Un recente policy brief dell’Inapp ha dimostrato che ci sono figure professionali più esposte al rischio di infezioni e malattie, oltre al settore sanitario si trovano nel settore dell’istruzione pre-scolastica e degli asili nido che mostrano i valori di rischio di contatto più alti. Ci sono poi professioni le cui attività si possono più facilmente svolgere da casa come nell’industria finanziaria, bancaria e assicurativa, nella pubblica amministrazione e nella maggior parte dei servizi professionali. Oltre questi, proprio per l’emergenza coronavirus, c’è da considerare anche la didattica nelle scuole e nelle Università svolta completamente da remoto. Tutto questo si è potuto realizzare grazie alle tecnologie che ci consentono di svolgere dei compiti che fino a pochi anni fa potevamo fare solo dall’ufficio. Ora possiamo lavorare, mandare mail, scrivere progetti, stendere relazioni, fare meeting, perfino studiare attraverso i nostri device. Non è più importante dove siamo fisicamente ma se siamo “connessi”, quindi potenzialmente sono molti i settori che sono stati e saranno impattati da questo cambiamento.

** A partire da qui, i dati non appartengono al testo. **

--- src/vrp_pkg.sv ---
// Shared widths, constants, register codes and stage records for the
// vertex rotate and project pipeline. No dependencies.
package vrp_pkg;

    localparam int COORD_W         = 16;
    localparam int TRIG_W          = 16;
    localparam int COORD_FRAC_BITS = 8;
    localparam int TRIG_FRAC_BITS  = 14;
    localparam int CENTRE_W        = 10;
    localparam int SCREEN_W        = 12;
    localparam int CFG_IDX_W       = 3;
    localparam int CFG_DATA_W      = 16;

    localparam int DIST_3D = 80;
    localparam int DIST_4D = 60;

    // Internal widths, sized from the worst-case magnitudes of each term
    localparam int PROD_W  = 2 * COORD_W;          // 16x16 product
    localparam int ROT1_W  = PROD_W + 1;           // sum of two products
    localparam int PROD2_W = ROT1_W + TRIG_W;      // first rotation times trig
    localparam int ROT2_W  = 48;                   // second rotation result
    localparam int DPRE_W  = ROT2_W + 1;           // offset denominator
    localparam int ZTERM_W = 51;                   // 60 * z << 28
    localparam int DEN_W   = 57;                   // signed denominator
    localparam int DMAG_W  = DEN_W - 1;
    localparam int NUM_W   = 61;                   // signed numerator
    localparam int MAG_W   = NUM_W - 1;
    localparam int KX_W    = 28;
    localparam int KY_W    = 14;
    localparam int QBITS   = 13;                   // quotient bits before clamp
    localparam int QSAT    = 4096;
    localparam int SUM_W   = 16;

    localparam int ROT_STAGES = 4;
    localparam int PRJ_STAGES = 3;
    localparam int DIV_STAGES = QBITS + 1;
    localparam int LATENCY    = ROT_STAGES + PRJ_STAGES + DIV_STAGES + 1;

    localparam int DEN_SHIFT  = COORD_FRAC_BITS + 2 * TRIG_FRAC_BITS;

    localparam logic signed [DPRE_W-1:0] DEN3_OFFSET =
        DPRE_W'(64'(DIST_3D) << DEN_SHIFT);
    localparam logic signed [DPRE_W-1:0] DEN4_OFFSET =
        DPRE_W'(64'(DIST_4D) << (DEN_SHIFT + TRIG_FRAC_BITS - TRIG_FRAC_BITS));
    localparam logic signed [KX_W-1:0] KX_3D =
        KX_W'(64'(DIST_3D) << TRIG_FRAC_BITS);
    localparam logic signed [KX_W-1:0] KX_4D =
        KX_W'(64'(DIST_3D * DIST_4D) << TRIG_FRAC_BITS);
    localparam logic signed [KY_W-1:0] KY_3D = KY_W'(DIST_3D);
    localparam logic signed [KY_W-1:0] KY_4D = KY_W'(DIST_3D * DIST_4D);

    localparam logic signed [SCREEN_W-1:0] SCREEN_MAX = {1'b0, {(SCREEN_W-1){1'b1}}};
    localparam logic signed [SCREEN_W-1:0] SCREEN_MIN = {1'b1, {(SCREEN_W-1){1'b0}}};

    typedef enum logic [CFG_IDX_W-1:0] {
        REG_FOUR_D_MODE = 3'd0,
        REG_COS_FIRST   = 3'd1,
        REG_SIN_FIRST   = 3'd2,
        REG_COS_SECOND  = 3'd3,
        REG_SIN_SECOND  = 3'd4,
        REG_CENTRE_X    = 3'd5,
        REG_CENTRE_Y    = 3'd6
    } cfg_reg_t;

    typedef struct packed {
        logic                      four_d;
        logic signed [TRIG_W-1:0]  cos_first;
        logic signed [TRIG_W-1:0]  sin_first;
        logic signed [TRIG_W-1:0]  cos_second;
        logic signed [TRIG_W-1:0]  sin_second;
    } rot_cfg_t;

    typedef struct packed {
        logic                      valid;
        logic signed [ROT1_W-1:0]  x1;
        logic signed [ROT2_W-1:0]  y1;
        logic signed [ROT2_W-1:0]  r2;
        logic signed [COORD_W-1:0] z;
    } rot_out_t;

    typedef struct packed {
        logic               valid;
        logic               behind;
        logic               sign_x;
        logic               sign_y;
        logic [MAG_W-1:0]   mag_x;
        logic [MAG_W-1:0]   mag_y;
        logic [DMAG_W-1:0]  dmag;
    } div_in_t;

    typedef struct packed {
        logic               valid;
        logic               behind;
        logic               sign_x;
        logic               sign_y;
        logic               ovf_x;
        logic               ovf_y;
        logic [QBITS-1:0]   q_x;
        logic [QBITS-1:0]   q_y;
    } div_out_t;

endpackage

Lo smart working ci costringerà a dire addio al lavoro come inteso tradizionalmente, mandando in soffitta le relazioni fisiche a favore di una comunicazione interamente digitale?
Sicuramente no. Questa è una caratteristica nata con il “lockdown” e destinata a morire con esso. L’organizzazione del lavoro in smart working non prevede questo. Essa prevede il lavoro “da remoto” come complementare e non come sostitutivo del lavoro in presenza. In una ristrutturazione saggia dei processi produttivi basata sullo smart working la socialità, la collaborazione, lo spirito di gruppo, la partecipazione interattiva costituiscono tutti aspetti che devono essere rafforzati. Ma perché questo sia realizzato occorre non solo una crescita delle competenze e della cultura del lavoro da parte dei lavoratori, ma anche una grande capacità manageriale e gestionale da parte degli imprenditori e dei responsabili delle organizzazioni.